*DATA IN THIS EXERCISE:*
--

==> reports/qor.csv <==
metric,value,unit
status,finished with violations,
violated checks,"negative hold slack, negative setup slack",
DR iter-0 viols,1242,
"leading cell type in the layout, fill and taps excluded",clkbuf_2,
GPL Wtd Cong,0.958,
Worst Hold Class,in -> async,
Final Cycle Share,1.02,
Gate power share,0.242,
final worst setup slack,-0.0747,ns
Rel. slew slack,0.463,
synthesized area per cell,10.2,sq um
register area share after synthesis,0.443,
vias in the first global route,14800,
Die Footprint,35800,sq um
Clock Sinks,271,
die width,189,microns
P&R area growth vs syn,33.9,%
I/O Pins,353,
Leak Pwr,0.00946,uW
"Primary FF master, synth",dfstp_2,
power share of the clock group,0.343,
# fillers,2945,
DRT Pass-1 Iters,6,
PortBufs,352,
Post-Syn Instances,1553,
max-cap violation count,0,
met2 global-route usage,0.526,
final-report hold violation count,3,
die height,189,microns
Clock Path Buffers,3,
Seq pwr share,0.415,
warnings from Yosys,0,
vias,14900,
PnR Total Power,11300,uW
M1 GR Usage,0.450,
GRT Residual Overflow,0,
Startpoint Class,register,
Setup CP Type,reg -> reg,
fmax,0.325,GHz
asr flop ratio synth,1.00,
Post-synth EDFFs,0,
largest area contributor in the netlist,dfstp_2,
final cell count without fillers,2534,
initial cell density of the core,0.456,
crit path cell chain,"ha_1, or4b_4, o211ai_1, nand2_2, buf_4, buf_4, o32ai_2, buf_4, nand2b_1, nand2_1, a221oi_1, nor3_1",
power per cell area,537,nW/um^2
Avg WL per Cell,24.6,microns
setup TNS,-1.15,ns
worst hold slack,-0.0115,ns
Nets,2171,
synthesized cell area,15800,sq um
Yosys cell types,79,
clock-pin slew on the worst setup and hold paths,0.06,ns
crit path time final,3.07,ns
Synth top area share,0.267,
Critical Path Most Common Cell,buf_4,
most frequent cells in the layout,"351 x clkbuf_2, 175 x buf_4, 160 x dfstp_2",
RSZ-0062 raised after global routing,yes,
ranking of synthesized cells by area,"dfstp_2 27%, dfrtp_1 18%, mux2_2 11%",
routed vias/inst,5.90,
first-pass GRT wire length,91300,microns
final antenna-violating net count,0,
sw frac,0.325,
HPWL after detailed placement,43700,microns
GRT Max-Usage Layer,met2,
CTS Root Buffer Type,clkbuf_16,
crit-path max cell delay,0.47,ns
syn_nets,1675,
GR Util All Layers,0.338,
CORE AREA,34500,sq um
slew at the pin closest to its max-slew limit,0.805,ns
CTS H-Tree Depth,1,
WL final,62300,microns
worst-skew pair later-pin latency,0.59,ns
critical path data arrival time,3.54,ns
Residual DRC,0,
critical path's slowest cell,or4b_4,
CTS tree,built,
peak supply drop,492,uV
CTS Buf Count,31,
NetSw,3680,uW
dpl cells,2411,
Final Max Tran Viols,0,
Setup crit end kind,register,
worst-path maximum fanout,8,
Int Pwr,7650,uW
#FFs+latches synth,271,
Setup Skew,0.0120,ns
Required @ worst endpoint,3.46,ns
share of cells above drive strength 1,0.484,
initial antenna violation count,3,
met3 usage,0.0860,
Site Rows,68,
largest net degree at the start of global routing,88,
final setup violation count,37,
`config.mk`:
```
export PLATFORM = sky130hd
export DESIGN_NAME = pam_monitor
export DESIGN_NICKNAME = d
export VERILOG_FILES = /design/src/pam_pkg.sv /design/src/pam_cycle_watch.sv /design/src/pam_monitor.sv /design/src/pam_press_conv.sv
export VERILOG_INCLUDE_DIRS = /design/src /design/src/src
export SDC_FILE = /design/constraint.sdc
export NUM_CORES = 1
export LEC_CHECK = 0
export ABC_AREA = 0
export ABC_CLOCK_PERIOD_IN_PS = 8300
export CAP_MARGIN = 40
export CELL_PAD_IN_SITES_DETAIL_PLACEMENT = 1
export CELL_PAD_IN_SITES_GLOBAL_PLACEMENT = 2
export CORE_ASPECT_RATIO = 0.5
export CORE_MARGIN = 3
export CORE_UTILIZATION = 36
export DETAILED_ROUTE_END_ITERATION = 7
export DONT_BUFFER_PORTS = 1
export GPL_TIMING_DRIVEN = 0
export MAX_ROUTING_LAYER = met4
export PLACE_DENSITY = 0.83
export SKIP_LAST_GASP = 1
export SYNTH_ARGS = -nofsm -noshare
export SYNTH_HDL_FRONTEND = slang
export SYNTH_SLANG_ARGS = --single-unit
```
`constraint.sdc`:
```
create_clock -name mclk -period 8.3 [get_ports mclk]
set_input_delay 0.83 -clock mclk [delete_from_list [all_inputs] [get_ports mclk]]
set_output_delay 0.83 -clock mclk [all_outputs]
set_load 0.1 [all_outputs]
```
`src/pam_map.svh`:
```
// Purpose: Register offsets, reset values and timing counts of the pump alarm monitor.
// Assumes: AHB-Lite slave, 32-bit words, 100 MHz mclk.
// Notes: Definitions only.
`ifndef PAM_MAP_SVH
`define PAM_MAP_SVH
// =====================================================================
// Register offsets (byte addresses)
`define PAM_OFF_CTRL 12'h000
`define PAM_OFF_CAL 12'h004
`define PAM_OFF_THR 12'h008
`define PAM_OFF_TMO 12'h00C
`define PAM_OFF_STAT 12'h010
`define PAM_OFF_PRESS 12'h014
`define PAM_OFF_RUN 12'h018
`define PAM_OFF_CMD 12'h01C
// =====================================================================
// Control register fields and register reset values
`define PAM_CTRL_IN1_NC 0
`define PAM_CTRL_IN2_NC 1
`define PAM_CTRL_RDIS_NC 2
`define PAM_CTRL_PSAVE 3
`define PAM_CTRL_MODE_LO 4
`define PAM_CTRL_RST 32'h00000000
`define PAM_CAL_RST 32'h00000000
`define PAM_THR_RST 32'hFFFF0000
`define PAM_TMO_RST 32'h05F5E100
// =====================================================================
// Command register bits
`define PAM_CMD_WEB 0
`define PAM_CMD_SCADA 1
// =====================================================================
// Timing
`define PAM_CLK_MHZ 100
`define PAM_MS_CYC (1000 * `PAM_CLK_MHZ)
`endif

```
`src/pam_pkg.sv`:
```
// Purpose: Types shared by the pump alarm monitor files.
// Assumes: Constants come from pam_map.svh.
// Notes: No import; use pam_pkg::name.
package pam_pkg;
    // =================================================================
    // Types
    typedef enum logic [1:0] {
        PAM_MODE_FLOW = 2'h0,
        PAM_MODE_TIME = 2'h1,
        PAM_MODE_CYCLE = 2'h2
    } pam_mode_t;

    typedef struct packed {
        logic in1;
        logic in2;
        logic high_press;
        logic low_press;
        logic counts;
    } pam_alarm_t;

    typedef struct packed {
        logic [15:0] offset;
        logic [15:0] sens;
    } pam_cal_t;
endpackage

```
`src/pam_cycle_watch.sv`:
```
// Purpose: Counts-not-achieved watchdog on the pump cycle switch.
// Assumes: cyc_pulse is one cycle per detected stroke.
// Notes: Armed only while the pump runs in any mode but time mode.
`timescale 1ns/1ps
`default_nettype none
module pam_cycle_watch (
    // Clock and reset
    input wire logic mclk,
    input wire logic rst,
    // Control
    input wire logic armed,
    input wire logic cyc_pulse,
    input wire logic [31:0] timeout,
    // Result
    output logic expired
);
    logic [31:0] cnt_r;

    always_ff @(posedge mclk) begin
        if (rst || !armed || cyc_pulse) begin
            cnt_r <= 32'h00000000;
        end else if (cnt_r != timeout) begin
            cnt_r <= cnt_r + 32'h00000001;
        end
    end
    assign expired = armed && !cyc_pulse && (cnt_r == timeout); // RULE_10

    a_watch_reset_pulse: assert property (@(posedge mclk) disable iff (rst) // RULE_10
        cyc_pulse && timeout > 32'h1 |=> !expired)
        else $error("expiry right after a pulse");
endmodule // pam_cycle_watch
`default_nettype wire

```
`src/pam_monitor.sv`:
```
// Purpose: Alarm and signal-event supervisor for a chemical injection pump controller.
// Assumes: AHB-Lite single word transfers; switch inputs synchronous to mclk.
// Notes: Zero wait-state slave; OKAY response only.
// Behaviour
// RULE_01: Any active alarm or signal event forces pump standby.
// RULE_02: An active condition posts a status code and lights the function LED.
// RULE_03: Local reset key clears latched alarms.
// RULE_04: Web reset request clears latched alarms like the key.
// RULE_05: SCADA reset command clears latched alarms like the key.
// RULE_06: Each switch input latches its own alarm, polarity set per input.
// RULE_07: Remote-disable input gives a self-clearing standby event, polarity configurable.
// RULE_08: Pressure above upper threshold latches a high-pressure alarm.
// RULE_09: Pressure below lower threshold latches a low-pressure alarm.
// RULE_10: Missing cycle-switch pulse within timeout latches counts-not-achieved.
// RULE_11: Pressure uses calibration offset and sensitivity from the transducer label.
// RULE_12: Pressure reads zero when no transducer is connected.
// RULE_13: Supply voltage is hidden from run status when power save is off.
// RULE_14: Run status shows metering mode and pump on or off phase.
// RULE_15: Standby ends only when no alarm and no event remain.
`include "pam_map.svh"
`timescale 1ns/1ps
`default_nettype none
module pam_monitor (
    // Clock and reset
    input wire logic mclk,
    input wire logic rst,
    // AHB-Lite slave
    input wire logic hsel,
    input wire logic [11:0] haddr,
    input wire logic [1:0] htrans,
    input wire logic hwrite,
    input wire logic [2:0] hsize,
    input wire logic [31:0] hwdata,
    input wire logic hready,
    output logic [31:0] hrdata,
    output logic hreadyout,
    output logic hresp,
    // Field inputs
    input wire logic sw_in1,
    input wire logic sw_in2,
    input wire logic remote_dis,
    input wire logic reset_key,
    input wire logic cyc_switch,
    input wire logic [15:0] press_raw,
    input wire logic press_present,
    input wire logic [15:0] supply_mv,
    input wire logic pump_on_phase,
    // Pump and indicator outputs
    output logic pump_standby,
    output logic func_led,
    output logic [7:0] status_code,
    output logic [31:0] run_status
);
    // =================================================================
    // Bus slave
    logic ph_wr_r;
    logic ph_rd_r;
    logic [11:0] ph_addr_r;
    logic [31:0] ctrl_r;
    logic [31:0] cal_r;
    logic [31:0] thr_r;
    logic [31:0] tmo_r;
    logic web_rst;
    logic scada_rst;
    logic addr_ok;
    logic [31:0] rd_nxt;
    pam_pkg::pam_alarm_t alarm_r;
    pam_pkg::pam_alarm_t alarm_set;
    pam_pkg::pam_cal_t cal;
    pam_pkg::pam_mode_t mode;
    logic [15:0] press;
    logic press_ok_r;
    logic press_valid;
    logic cyc_sync_r;
    logic cyc_prev_r;
    logic cyc_pulse;
    logic expired;
    logic in1_act;
    logic in2_act;
    logic event_act;
    logic any_alarm;
    logic clear_req;

    assign hreadyout = 1'b1;
    assign hresp = 1'b0;

    always_ff @(posedge mclk) begin
        if (rst) begin
            ph_wr_r <= 1'b0;
            ph_rd_r <= 1'b0;
            ph_addr_r <= 12'h000;
        end else if (hready) begin
            ph_wr_r <= hsel && htrans[1] && hwrite;
            ph_rd_r <= hsel && htrans[1] && !hwrite;
            ph_addr_r <= haddr;
        end
    end

    always_ff @(posedge mclk) begin
        if (rst) begin
            ctrl_r <= `PAM_CTRL_RST;
            cal_r <= `PAM_CAL_RST;
            thr_r <= `PAM_THR_RST;
            tmo_r <= `PAM_TMO_RST;
        end else if (ph_wr_r) begin
            unique case (ph_addr_r)
                `PAM_OFF_CTRL: begin
                    ctrl_r <= {26'h0000000, hwdata[5:0]};
                end
                `PAM_OFF_CAL: begin
                    cal_r <= hwdata; // RULE_11
                end
                `PAM_OFF_THR: begin
                    thr_r <= hwdata;
                end
                `PAM_OFF_TMO: begin
                    tmo_r <= hwdata;
                end
                default: begin
                end
            endcase
        end
    end

    // Command writes are pulses; nothing is stored.
    assign web_rst = ph_wr_r && ph_addr_r == `PAM_OFF_CMD && hwdata[`PAM_CMD_WEB]; // RULE_04
    assign scada_rst = ph_wr_r && ph_addr_r == `PAM_OFF_CMD && hwdata[`PAM_CMD_SCADA]; // RULE_05

    always_comb begin
        addr_ok = 1'b1;
        unique case (haddr)
            `PAM_OFF_CTRL: rd_nxt = ctrl_r;
            `PAM_OFF_CAL: rd_nxt = cal_r;
            `PAM_OFF_THR: rd_nxt = thr_r;
            `PAM_OFF_TMO: rd_nxt = tmo_r;
            `PAM_OFF_STAT: rd_nxt = {22'h000000, event_act, 1'b0, status_code};
            `PAM_OFF_PRESS: rd_nxt = {16'h0000, press};
            `PAM_OFF_RUN: rd_nxt = run_status;
            default: begin
                rd_nxt = 32'h00000000;
                addr_ok = 1'b0;
            end
        endcase
    end

    always_ff @(posedge mclk) begin
        if (rst) begin
            hrdata <= 32'h00000000;
        end else if (hready && hsel && htrans[1] && !hwrite) begin
            hrdata <= addr_ok ? rd_nxt : 32'h00000000;
        end
    end

    // =================================================================
    // Pressure and cycle watchdog
    assign cal = pam_pkg::pam_cal_t'(cal_r);
    assign mode = pam_pkg::pam_mode_t'(ctrl_r[`PAM_CTRL_MODE_LO +: 2]);

    pam_press_conv u_conv (
        .mclk(mclk),
        .rst(rst),
        .raw(press_raw),
        .present(press_present),
        .cal(cal),
        .press(press)
    );

    // The converted value trails the attach flag by one edge.
    // Judging it any earlier would see the stale zero and raise a false low-pressure alarm on every reconnect.
    // Removal is seen at once, so a reset pressed while unplugging clears the pressure alarms.
    always_ff @(posedge mclk) begin
        if (rst) begin
            press_ok_r <= 1'b0;
        end else begin
            press_ok_r <= press_present;
        end
    end
    assign press_valid = press_present && press_ok_r; // RULE_12

    always_ff @(posedge mclk) begin
        if (rst) begin
            cyc_sync_r <= 1'b0;
            cyc_prev_r <= 1'b0;
        end else begin
            cyc_sync_r <= cyc_switch;
            cyc_prev_r <= cyc_sync_r;
        end
    end
    assign cyc_pulse = cyc_sync_r && !cyc_prev_r;

    pam_cycle_watch u_watch (
        .mclk(mclk),
        .rst(rst),
        .armed((mode != pam_pkg::PAM_MODE_TIME) && pump_on_phase && !pump_standby),
        .cyc_pulse(cyc_pulse),
        .timeout(tmo_r),
        .expired(expired)
    );

    // =================================================================
    // Alarm latches
    // Polarity: a normally-closed input is active when it opens (low).
    assign in1_act = sw_in1 ^ ctrl_r[`PAM_CTRL_IN1_NC]; // RULE_06
    assign in2_act = sw_in2 ^ ctrl_r[`PAM_CTRL_IN2_NC]; // RULE_06
    assign event_act = remote_dis ^ ctrl_r[`PAM_CTRL_RDIS_NC]; // RULE_07

    always_comb begin
        alarm_set.in1 = in1_act; // RULE_06
        alarm_set.in2 = in2_act; // RULE_06
        alarm_set.high_press = press_valid && press > thr_r[31:16]; // RULE_08
        alarm_set.low_press = press_valid && press < thr_r[15:0]; // RULE_09
        alarm_set.counts = expired; // RULE_10
    end

    assign clear_req = reset_key || web_rst || scada_rst; // RULE_03

    // A condition still present at reset re-latches: set wins over clear.
    always_ff @(posedge mclk) begin
        if (rst) begin
            alarm_r <= '0;
        end else if (clear_req) begin
            alarm_r <= alarm_set; // RULE_03 RULE_04 RULE_05
        end else begin
            alarm_r <= alarm_r | alarm_set;
        end
    end
    assign any_alarm = |alarm_r;

    // =================================================================
    // Outputs
    always_ff @(posedge mclk) begin
        if (rst) begin
            pump_standby <= 1'b0;
            func_led <= 1'b0;
            status_code <= 8'h00;
        end else begin
            pump_standby <= any_alarm || event_act; // RULE_01 RULE_15
            func_led <= any_alarm || event_act; // RULE_02
            status_code <= {2'h0, event_act, alarm_r}; // RULE_02
        end
    end

    always_ff @(posedge mclk) begin
        if (rst) begin
            run_status <= 32'h00000000;
        end else begin
            run_status <= {ctrl_r[`PAM_CTRL_PSAVE] ? supply_mv : 16'h0000, // RULE_13
                13'h0000, pump_on_phase && !pump_standby, mode}; // RULE_14
        end
    end

    // =================================================================
    // Output checks
    a_standby_follows: assert property (@(posedge mclk) disable iff (rst) // RULE_01
        (any_alarm || event_act) |=> pump_standby)
        else $error("standby missing");
    a_led_status: assert property (@(posedge mclk) disable iff (rst) // RULE_02
        event_act |=> func_led && status_code[5])
        else $error("event not posted");
    a_led_alarm: assert property (@(posedge mclk) disable iff (rst) // RULE_02
        any_alarm |=> func_led)
        else $error("alarm did not light the indicator");
    a_led_dark: assert property (@(posedge mclk) disable iff (rst) // RULE_02
        !any_alarm && !event_act |=> !func_led)
        else $error("indicator lit with nothing active");
    a_status_code: assert property (@(posedge mclk) disable iff (rst) // RULE_02
        1'b1 |=> status_code == {2'h0, $past(event_act), $past(alarm_r)})
        else $error("status code does not name the active conditions");

    // =================================================================
    // Alarm latch checks
    a_key_clears: assert property (@(posedge mclk) disable iff (rst) // RULE_03
        reset_key && alarm_set == '0 |=> alarm_r == '0)
        else $error("key did not clear");
    a_web_clears: assert property (@(posedge mclk) disable iff (rst) // RULE_04
        web_rst && alarm_set == '0 |=> alarm_r == '0)
        else $error("web reset failed");
    a_scada_clears: assert property (@(posedge mclk) disable iff (rst) // RULE_05
        scada_rst && alarm_set == '0 |=> alarm_r == '0)
        else $error("scada reset failed");
    // A clear loads what is present now, so a condition that persists through it stays set.
    a_clear_loads: assert property (@(posedge mclk) disable iff (rst) // RULE_03
        clear_req |=> alarm_r == $past(alarm_set))
        else $error("clear did not load the present conditions");
    // Without a clear the latch may only gain bits, never lose them.
    a_alarm_hold: assert property (@(posedge mclk) disable iff (rst) // RULE_06
        !clear_req |=> (alarm_r | $past(alarm_r)) == alarm_r)
        else $error("alarm dropped without a reset");
    a_in1_latch: assert property (@(posedge mclk) disable iff (rst) // RULE_06
        in1_act ##1 !clear_req [*2] |=> alarm_r.in1)
        else $error("input 1 alarm lost");
    a_in2_latch: assert property (@(posedge mclk) disable iff (rst) // RULE_06
        in2_act ##1 !clear_req [*2] |=> alarm_r.in2)
        else $error("input 2 alarm lost");
    a_event_self: assert property (@(posedge mclk) disable iff (rst) // RULE_07
        !event_act && !any_alarm |=> !pump_standby)
        else $error("event did not self clear");
    a_high_press: assert property (@(posedge mclk) disable iff (rst) // RULE_08
        press_valid && press > thr_r[31:16] |=> alarm_r.high_press)
        else $error("high pressure missed");
    a_low_press: assert property (@(posedge mclk) disable iff (rst) // RULE_09
        press_valid && press < thr_r[15:0] |=> alarm_r.low_press)
        else $error("low pressure missed");
    a_counts_latch: assert property (@(posedge mclk) disable iff (rst) // RULE_10
        expired |=> alarm_r.counts)
        else $error("counts alarm missed");
    a_time_no_watch: assert property (@(posedge mclk) disable iff (rst) // RULE_10
        mode == pam_pkg::PAM_MODE_TIME |-> !expired)
        else $error("watchdog expired in time mode");
    a_no_early_run: assert property (@(posedge mclk) disable iff (rst) // RULE_15
        clear_req && event_act |=> pump_standby)
        else $error("reset released standby");

    // =================================================================
    // Run status and bus checks
    a_volt_hidden: assert property (@(posedge mclk) disable iff (rst) // RULE_13
        !ctrl_r[`PAM_CTRL_PSAVE] |=> run_status[31:16] == 16'h0000)
        else $error("voltage shown");
    a_volt_shown: assert property (@(posedge mclk) disable iff (rst) // RULE_13
        ctrl_r[`PAM_CTRL_PSAVE] |=> run_status[31:16] == $past(supply_mv))
        else $error("voltage not shown in power save");
    a_mode_shown: assert property (@(posedge mclk) disable iff (rst) // RULE_14
        1'b1 |=> run_status[1:0] == $past(ctrl_r[5:4]))
        else $error("mode not reported");
    a_phase_shown: assert property (@(posedge mclk) disable iff (rst) // RULE_14
        1'b1 |=> run_status[2] == $past(pump_on_phase && !pump_standby))
        else $error("pump phase not reported");
    // Zero wait states: read data is the register as it stood at the address edge.
    a_read_ctrl: assert property (@(posedge mclk) disable iff (rst)
        hready && hsel && htrans[1] && !hwrite && haddr == `PAM_OFF_CTRL |=> hrdata == $past(ctrl_r))
        else $error("control read data wrong");
    a_write_ctrl: assert property (@(posedge mclk) disable iff (rst)
        ph_wr_r && ph_addr_r == `PAM_OFF_CTRL |=> ctrl_r == {26'h0, $past(hwdata[5:0])})
        else $error("control write did not land");
    a_thr_write: assert property (@(posedge mclk) disable iff (rst)
        ph_wr_r && ph_addr_r == `PAM_OFF_THR |=> thr_r == $past(hwdata))
        else $error("threshold write did not land");
endmodule // pam_monitor
`default_nettype wire

```
`src/pam_press_conv.sv`:
```
// Purpose: Converts a raw transducer sample to pressure.
// Assumes: Pressure = (raw - offset) * sens / 256, saturated to 16 bits.
// Notes: Reports zero with no transducer attached.
`timescale 1ns/1ps
`default_nettype none
module pam_press_conv (
    // Clock and reset
    input wire logic mclk,
    input wire logic rst,
    // Sample and calibration
    input wire logic [15:0] raw,
    input wire logic present,
    input wire pam_pkg::pam_cal_t cal,
    // Result
    output logic [15:0] press
);
    logic [15:0] diff;
    logic [31:0] prod;
    logic [23:0] scaled;
    // The offset clamps at zero so a low reading never wraps to full scale.
    assign diff = (raw > cal.offset) ? raw - cal.offset : 16'h0000; // RULE_11
    assign prod = diff * cal.sens; // RULE_11
    assign scaled = prod[31:8];

    always_ff @(posedge mclk) begin
        if (rst) begin
            press <= 16'h0000;
        end else if (!present) begin
            press <= 16'h0000; // RULE_12
        end else begin
            press <= (scaled[23:16] != 8'h00) ? 16'hFFFF : scaled[15:0];
        end
    end

    a_press_zero_absent: assert property (@(posedge mclk) disable iff (rst) // RULE_12
        !present |=> press == 16'h0000)
        else $error("pressure not zero without transducer");
endmodule // pam_press_conv
`default_nettype wire

```
==> results of run 1 <==
## worst max-delay path: cells and delay by family (launching register included)
kind	cells	cell delay [ns]
compound gates	9	1.67
fa+ha+maj	8	3.68
buf+inv	12	1.32
flops	1	0.37
simple gates	5	1.46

--

Copy out only the lines running from the beginning of the data to the line with "synthesized area per cell,10.2,sq um", both ends included.

*ANSWER BELOW:*
==> reports/qor.csv <==
metric,value,unit
status,finished with violations,
violated checks,"negative hold slack, negative setup slack",
DR iter-0 viols,1242,
"leading cell type in the layout, fill and taps excluded",clkbuf_2,
GPL Wtd Cong,0.958,
Worst Hold Class,in -> async,
Final Cycle Share,1.02,
Gate power share,0.242,
final worst setup slack,-0.0747,ns
Rel. slew slack,0.463,
synthesized area per cell,10.2,sq um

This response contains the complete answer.